Comme "Rome n'est plus dans Rome", parce que nous avons eu le tort de confier le destin du « Cher et Vieux Pays » à des personnages dont les fins sont obscures, nous subissons chaque jour qui passe les affres de la décadence dont la sauvagerie de Montauban puis de Toulouse en sont les derniers avatars.

Si le Pays ne sombre pas dans un « indicible chaos » , c’est parce qu’il existe encore dans nos campagnes, et dans nos villes des éléments sains qui sont attachés à la civilisation française et à ses principes qui existent depuis 2500 ans…

Les ferments de la dislocation de la France sont présents, sous la forme de la ploutocratie qui s’appuie sur le poids grandissant des métèques. C’est ainsi que la République Athénienne est tombée, c’est ainsi que Rome a sombré sous les coups des envahisseurs parce que la Cité n’avait plus ni le courage (« Dis-moi Lakès : « Qu’est ce que le courage ?) , ni les moyens de se défendre, entrant ainsi dans les temps sombres. Mais pour autant ? Tout est-il perdu ?

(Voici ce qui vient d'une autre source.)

## src/rtl/bias_fetcher_pkg.sv

```systemverilog
// Shared constants, layer indices, FSM encoding and SRAM address helper for the
// bias fetch path.
package bias_pkg;

    localparam int BW_PER_PARAM = 10;
    localparam int NUM_LAYERS   = 8;
    localparam int CH_PER_LAYER = 3;
    localparam int SRAM_DEPTH   = NUM_LAYERS * CH_PER_LAYER;
    localparam int LAYER_W      = $clog2(NUM_LAYERS);
    localparam int ADDR_W       = $clog2(SRAM_DEPTH);

    localparam logic [LAYER_W-1:0] L_CONV1   = 3'd0;
    localparam logic [LAYER_W-1:0] L_CONV2   = 3'd1;
    localparam logic [LAYER_W-1:0] L_CONV3_1 = 3'd2;
    localparam logic [LAYER_W-1:0] L_CONV3   = 3'd3;
    localparam logic [LAYER_W-1:0] L_CONV4_1 = 3'd4;
    localparam logic [LAYER_W-1:0] L_CONV4_2 = 3'd5;
    localparam logic [LAYER_W-1:0] L_CONV4   = 3'd6;
    localparam logic [LAYER_W-1:0] L_CONV5   = 3'd7;

    typedef enum logic [1:0] {
        ST_IDLE  = 2'd0,
        ST_READ  = 2'd1,
        ST_DRAIN = 2'd2,
        ST_OUT   = 2'd3
    } state_e;

    // layer*3 as shift-and-add; the largest result (21) fits the 5-bit address
    function automatic logic [ADDR_W-1:0] bias_addr(input logic [LAYER_W-1:0] layer);
        logic [ADDR_W-1:0] l;
        l = ADDR_W'(layer);
        return (l << 1) + l;
    endfunction

endpackage

```

## src/rtl/bias_fetcher_if.sv

```systemverilog
// Sequencer request, bias SRAM read port and conv-engine bias handshake bundled
// together; slave is the fetcher, master is its environment.
interface bias_fetcher_if import bias_pkg::*; ();

    logic                    req_valid;
    logic                    req_ready;
    logic [LAYER_W-1:0]      req_layer;
    logic                    invalidate;

    logic                    sram_csb;
    logic                    sram_wsb;
    logic [ADDR_W-1:0]       sram_raddr;
    logic [BW_PER_PARAM-1:0] sram_rdata;

    logic                    bias_valid;
    logic                    bias_ready;
    logic [BW_PER_PARAM-1:0] bias0;
    logic [BW_PER_PARAM-1:0] bias1;
    logic [BW_PER_PARAM-1:0] bias2;

    modport slave (
        input  req_valid, req_layer, invalidate, sram_rdata, bias_ready,
        output req_ready, sram_csb, sram_wsb, sram_raddr,
               bias_valid, bias0, bias1, bias2
    );

    modport master (
        output req_valid, req_layer, invalidate, sram_rdata, bias_ready,
        input  req_ready, sram_csb, sram_wsb, sram_raddr,
               bias_valid, bias0, bias1, bias2
    );

endinterface

```

## src/rtl/bias_fetcher.sv

```systemverilog
// Per-layer bias fetch: three SRAM reads gathered into one valid/ready beat,
// with a single-entry layer tag cache that skips the SRAM on a repeat request.
module bias_fetcher import bias_pkg::*; (
    input  logic            clk,
    input  logic            rst_n,
    bias_fetcher_if.slave   bus
);

    localparam logic [1:0] S_IDLE  = ST_IDLE;
    localparam logic [1:0] S_READ  = ST_READ;
    localparam logic [1:0] S_DRAIN = ST_DRAIN;
    localparam logic [1:0] S_OUT   = ST_OUT;

    logic [1:0]              state_reg;
    logic [1:0]              issue_cnt_reg;
    logic [ADDR_W-1:0]       base_reg;
    logic [ADDR_W-1:0]       raddr_reg;
    logic                    csb_reg;
    logic                    bias_valid_reg;
    logic [LAYER_W-1:0]      layer_reg;
    logic                    inv_seen_reg;
    logic                    cache_vld_reg;
    logic [LAYER_W-1:0]      cache_layer_reg;

    logic                    hit;
    logic [CH_PER_LAYER-1:0] cap_en;

    // An invalidate in the accept cycle must force a miss even on a tag match
    assign hit = cache_vld_reg && (bus.req_layer == cache_layer_reg) && !bus.invalidate;

    always_ff @(posedge clk or negedge rst_n) begin
        if (!rst_n) begin
            state_reg      <= S_IDLE;
            issue_cnt_reg  <= 2'd0;
            base_reg       <= '0;
            raddr_reg      <= '0;
            csb_reg        <= 1'b1;
            bias_valid_reg <= 1'b0;
            layer_reg      <= '0;
            inv_seen_reg   <= 1'b0;
        end else begin
            case (state_reg)
                S_IDLE: begin
                    if (bus.req_valid) begin
                        if (hit) begin
                            state_reg      <= S_OUT;
                            bias_valid_reg <= 1'b1;
                        end else begin
                            // First address goes out on the accept edge so the
                            // three reads occupy exactly three csb-low cycles.
                            state_reg     <= S_READ;
                            layer_reg     <= bus.req_layer;
                            base_reg      <= bias_addr(bus.req_layer);
                            raddr_reg     <= bias_addr(bus.req_layer);
                            csb_reg       <= 1'b0;
                            issue_cnt_reg <= 2'd1;
                            inv_seen_reg  <= bus.invalidate;
                        end
                    end
                end
                S_READ: begin
                    if (bus.invalidate) begin
                        inv_seen_reg <= 1'b1;
                    end
                    if (issue_cnt_reg == 2'(CH_PER_LAYER)) begin
                        csb_reg   <= 1'b1;
                        state_reg <= S_DRAIN;
                    end else begin
                        raddr_reg     <= base_reg + ADDR_W'(issue_cnt_reg);
                        issue_cnt_reg <= issue_cnt_reg + 2'd1;
                    end
                end
                S_DRAIN: begin
                    state_reg      <= S_OUT;
                    bias_valid_reg <= 1'b1;
                end
                S_OUT: begin
                    if (bus.bias_ready) begin
                        state_reg      <= S_IDLE;
                        bias_valid_reg <= 1'b0;
                    end
                end
                default: begin
                    state_reg <= S_IDLE;
                end
            endcase
        end
    end

    // Tag is only trusted if no invalidate arrived anywhere between accept and drain
    always_ff @(posedge clk or negedge rst_n) begin
        if (!rst_n) begin
            cache_vld_reg   <= 1'b0;
            cache_layer_reg <= '0;
        end else if (bus.invalidate) begin
            cache_vld_reg <= 1'b0;
            if (state_reg == S_DRAIN) begin
                cache_layer_reg <= layer_reg;
            end
        end else if (state_reg == S_DRAIN) begin
            cache_layer_reg <= layer_reg;
            cache_vld_reg   <= !inv_seen_reg;
        end
    end

    // Read data lags its address by one cycle: word k lands when issue_cnt is k+2,
    // and the last word lands in DRAIN.
    for (genvar gi = 0; gi < CH_PER_LAYER; gi++) begin : g_bias
        logic [BW_PER_PARAM-1:0] word_reg;

        if (gi == CH_PER_LAYER - 1) begin : g_last
            assign cap_en[gi] = (state_reg == S_DRAIN);
        end else begin : g_mid
            assign cap_en[gi] = (state_reg == S_READ) && (issue_cnt_reg == 2'(gi + 2));
        end

        always_ff @(posedge clk or negedge rst_n) begin
            if (!rst_n) begin
                word_reg <= '0;
            end else if (cap_en[gi]) begin
                word_reg <= bus.sram_rdata;
            end
        end
    end

    assign bus.req_ready  = (state_reg == S_IDLE);
    assign bus.sram_csb   = csb_reg;
    assign bus.sram_wsb   = 1'b1;
    assign bus.sram_raddr = raddr_reg;
    assign bus.bias_valid = bias_valid_reg;
    assign bus.bias0      = g_bias[0].word_reg;
    assign bus.bias1      = g_bias[1].word_reg;
    assign bus.bias2      = g_bias[2].word_reg;

endmodule

```

## src/flat_wrapper.sv

```systemverilog
// flat-port wrapper written by rule: the top's interface ports become plain ports
module bias_fetcher_flat import bias_pkg::*;
  (clk, rst_n, bus_req_valid, bus_req_layer, bus_invalidate, bus_sram_rdata, bus_bias_ready, bus_req_ready, bus_sram_csb, bus_sram_wsb, bus_sram_raddr, bus_bias_valid, bus_bias0, bus_bias1, bus_bias2);
  bias_fetcher_if bus_i ();
  input  logic clk;
  input  logic rst_n;
  input wire logic [$bits(bus_i.req_valid)-1:0] bus_req_valid;
  input wire logic [$bits(bus_i.req_layer)-1:0] bus_req_layer;
  input wire logic [$bits(bus_i.invalidate)-1:0] bus_invalidate;
  input wire logic [$bits(bus_i.sram_rdata)-1:0] bus_sram_rdata;
  input wire logic [$bits(bus_i.bias_ready)-1:0] bus_bias_ready;
  output wire logic [$bits(bus_i.req_ready)-1:0] bus_req_ready;
  output wire logic [$bits(bus_i.sram_csb)-1:0] bus_sram_csb;
  output wire logic [$bits(bus_i.sram_wsb)-1:0] bus_sram_wsb;
  output wire logic [$bits(bus_i.sram_raddr)-1:0] bus_sram_raddr;
  output wire logic [$bits(bus_i.bias_valid)-1:0] bus_bias_valid;
  output wire logic [$bits(bus_i.bias0)-1:0] bus_bias0;
  output wire logic [$bits(bus_i.bias1)-1:0] bus_bias1;
  output wire logic [$bits(bus_i.bias2)-1:0] bus_bias2;
  assign bus_i.req_valid = bus_req_valid;
  assign bus_i.req_layer = bus_req_layer;
  assign bus_i.invalidate = bus_invalidate;
  assign bus_i.sram_rdata = bus_sram_rdata;
  assign bus_i.bias_ready = bus_bias_ready;
  assign bus_req_ready = bus_i.req_ready;
  assign bus_sram_csb = bus_i.sram_csb;
  assign bus_sram_wsb = bus_i.sram_wsb;
  assign bus_sram_raddr = bus_i.sram_raddr;
  assign bus_bias_valid = bus_i.bias_valid;
  assign bus_bias0 = bus_i.bias0;
  assign bus_bias1 = bus_i.bias1;
  assign bus_bias2 = bus_i.bias2;
  bias_fetcher u_core (.clk(clk), .rst_n(rst_n), .bus(bus_i));
endmodule
```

Ici Radio Kerhostin a dit…

Je reçois le mot "métèque" dans sa signification "Athénienne" compte tenu du contexte dans lequel il est exprimé et non pas sa connotation raciste actuelle.(Dans la Grèce antique, le terme de métèque désigne l'étranger domicilié dans une cité autre que celle dont il est originaire). Il n'y a donc là aucune connotation péjorative, au contraire de son usage contemporain en français, ceci étant écrit pour d'éventuels commentaires relevant l'emploi de ce mot.

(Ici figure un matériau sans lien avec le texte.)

==> src/rtl/shield_sprite_fetch.sv <==
// Shield overlay pixel fetch: hit test against the latched tank position, sprite ROM
// addressing, a 3-cycle pixel pipeline and the shield lifetime/blink timer.
// Define SHIELD_ANIM_EN to add a two-frame animation bit as the rom_addr MSB.
module shield_sprite_fetch #(
    parameter int SPRITE_W     = 32,
    parameter int SPRITE_H     = 32,
    parameter int ADDR_W       = 10,
    parameter int LIFE_FRAMES  = 600,
    parameter int BLINK_FRAMES = 120,
    parameter int BLINK_PERIOD = 8
) (
    input  logic              Clk,
    input  logic              Reset_n,
    input  logic              frame_start,
    input  logic              activate,
    input  logic [9:0]        tank_x,
    input  logic [9:0]        tank_y,
    input  logic [9:0]        DrawX,
    input  logic [9:0]        DrawY,
`ifdef SHIELD_ANIM_EN
    output logic [ADDR_W:0]   rom_addr,
`else
    output logic [ADDR_W-1:0] rom_addr,
`endif
    input  logic [7:0]        rom_data,
    output logic [7:0]        pix_index,
    output logic              pix_valid,
    output logic              shield_on,
    output logic [9:0]        frames_left
);

    localparam int XW = $clog2(SPRITE_W);
    localparam int BW = (BLINK_PERIOD > 1) ? $clog2(BLINK_PERIOD) : 1;

    typedef enum logic [1:0] {
        S_IDLE,
        S_ACTIVE,
        S_BLINK
    } state_t;

    state_t        r_state;
    state_t        w_state_nxt;
    logic [9:0]    r_frames_left;
    logic [9:0]    w_frames_nxt;
    logic [9:0]    w_frames_dec;
    logic [BW-1:0] r_blink_cnt;
    logic [BW-1:0] w_blink_nxt;
    logic          r_hidden;
    logic          w_hidden_nxt;
    logic          r_shield_on;

    logic [9:0]    r_lx;
    logic [9:0]    r_ly;

    logic [10:0]       w_rel_x;
    logic [10:0]       w_rel_y;
    logic              w_hit;
    logic              w_visible;
    logic [ADDR_W-1:0] w_offset;

`ifdef SHIELD_ANIM_EN
    logic [ADDR_W:0]   r_rom_addr;
    logic [3:0]        r_anim_cnt;
    logic              r_anim;
`else
    logic [ADDR_W-1:0] r_rom_addr;
`endif
    logic              r_hit_d1;
    logic              r_vis_d1;
    logic              r_hit_d2;
    logic              r_vis_d2;
    logic [7:0]        r_pix_index;
    logic              r_pix_valid;

    // Position is sampled only at vertical blank so a moving tank never tears the sprite.
    always_ff @(posedge Clk or negedge Reset_n) begin
        if (!Reset_n) begin
            r_lx <= '0;
            r_ly <= '0;
        end else if (frame_start) begin
            r_lx <= tank_x;
            r_ly <= tank_y;
        end
    end

    // The 11-bit difference keeps left/top clipped sprites out of the wrapped range,
    // so a negative offset can never compare as an in-sprite coordinate.
    assign w_rel_x  = {1'b0, DrawX} - {1'b0, r_lx} + 11'(SPRITE_W / 2);
    assign w_rel_y  = {1'b0, DrawY} - {1'b0, r_ly} + 11'(SPRITE_H / 2);
    assign w_hit    = (w_rel_x < 11'(SPRITE_W)) && (w_rel_y < 11'(SPRITE_H));
    assign w_offset = (ADDR_W'(w_rel_y) << XW) | ADDR_W'(w_rel_x[XW-1:0]);

    assign w_visible = (r_state == S_ACTIVE) || ((r_state == S_BLINK) && !r_hidden);

    always_ff @(posedge Clk or negedge Reset_n) begin
        if (!Reset_n) begin
            r_state       <= S_IDLE;
            r_frames_left <= '0;
            r_blink_cnt   <= '0;
            r_hidden      <= 1'b0;
            r_shield_on   <= 1'b0;
        end else begin
            // NOTE: every register here uses <= so all of them update from pre-edge values.
            r_state       <= w_state_nxt;
            r_frames_left <= w_frames_nxt;
            r_blink_cnt   <= w_blink_nxt;
            r_hidden      <= w_hidden_nxt;
            r_shield_on   <= (w_state_nxt != S_IDLE);
        end
    end

    always_comb begin
        // NOTE: defaults first so every path assigns every output and no latch is inferred.
        w_state_nxt  = r_state;
        w_frames_nxt = r_frames_left;
        w_blink_nxt  = r_blink_cnt;
        w_hidden_nxt = r_hidden;
        w_frames_dec = r_frames_left - 10'd1;

        if (activate) begin
            w_state_nxt  = S_ACTIVE;
            w_frames_nxt = 10'(LIFE_FRAMES);
            w_blink_nxt  = '0;
            w_hidden_nxt = 1'b0;
        end else if (frame_start && (r_state != S_IDLE)) begin
            w_frames_nxt = w_frames_dec;
            if (r_state == S_BLINK) begin
                if (r_blink_cnt == BW'(BLINK_PERIOD - 1)) begin
                    w_blink_nxt  = '0;
                    w_hidden_nxt = !r_hidden;
                end else begin
                    w_blink_nxt = r_blink_cnt + BW'(1);
                end
            end
            if (w_frames_dec == 10'd0) begin
                w_state_nxt = S_IDLE;
            end else if ((r_state == S_ACTIVE) && (w_frames_dec <= 10'(BLINK_FRAMES))) begin
                w_state_nxt  = S_BLINK;
                w_blink_nxt  = '0;
                w_hidden_nxt = 1'b0;
            end
        end
    end

`ifdef SHIELD_ANIM_EN
    always_ff @(posedge Clk or negedge Reset_n) begin
        if (!Reset_n) begin
            r_anim_cnt <= '0;
            r_anim     <= 1'b0;
        end else if (activate) begin
            r_anim_cnt <= '0;
            r_anim     <= 1'b0;
        end else if (frame_start && r_shield_on) begin
            r_anim_cnt <= r_anim_cnt + 4'd1;
            if (r_anim_cnt == 4'd15) begin
                r_anim <= !r_anim;
            end
        end
    end
`endif

    // Stage 1: address and qualifiers; the address holds on a miss to avoid needless ROM toggling.
    always_ff @(posedge Clk or negedge Reset_n) begin
        if (!Reset_n) begin
            r_rom_addr <= '0;
            r_hit_d1   <= 1'b0;
            r_vis_d1   <= 1'b0;
        end else begin
            r_hit_d1 <= w_hit;
            r_vis_d1 <= w_visible;
            if (w_hit) begin
`ifdef SHIELD_ANIM_EN
                r_rom_addr <= {r_anim, w_offset};
`else
                r_rom_addr <= w_offset;
`endif
            end
        end
    end

    // Stage 2 waits out the ROM read; stage 3 samples its data, index 0 being transparent.
    always_ff @(posedge Clk or negedge Reset_n) begin
        if (!Reset_n) begin
            r_hit_d2    <= 1'b0;
            r_vis_d2    <= 1'b0;
            r_pix_index <= '0;
            r_pix_valid <= 1'b0;
        end else begin
            r_hit_d2    <= r_hit_d1;
            r_vis_d2    <= r_vis_d1;
            r_pix_index <= rom_data;
            r_pix_valid <= r_hit_d2 && r_vis_d2 && (rom_data != 8'd0);
        end
    end

    assign rom_addr    = r_rom_addr;
    assign pix_index   = r_pix_index;
    assign pix_valid   = r_pix_valid;
    assign shield_on   = r_shield_on;
    assign frames_left = r_frames_left;

endmodule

"Pour autant..." Non, rien n'est perdu et surtout pas l'espoir !

Padrig a dit…

Oui, vous faites bien de le préciser car avec la perversion de la sémantique telle qu'elle est pratiquée maintenant, on peut s'attendre à des remarques "tordues" de la part de gens très mal intentionnées! (*)

C'est sans doute à cause de la disparition des "Humanités" que cette perversion de la langue que des jours bien sombre s'annoncent. sans doute encore un des méfaits des ploutocrates?

* : ce que j'ai ressenti au travers de "posts" impubliables sur mon propre blog que je suspends pour un moment.

Ici Radio Kerhostin a dit…

Je déplore cette mise en sommeil de @quiberon que j'espère aussi courte que possible.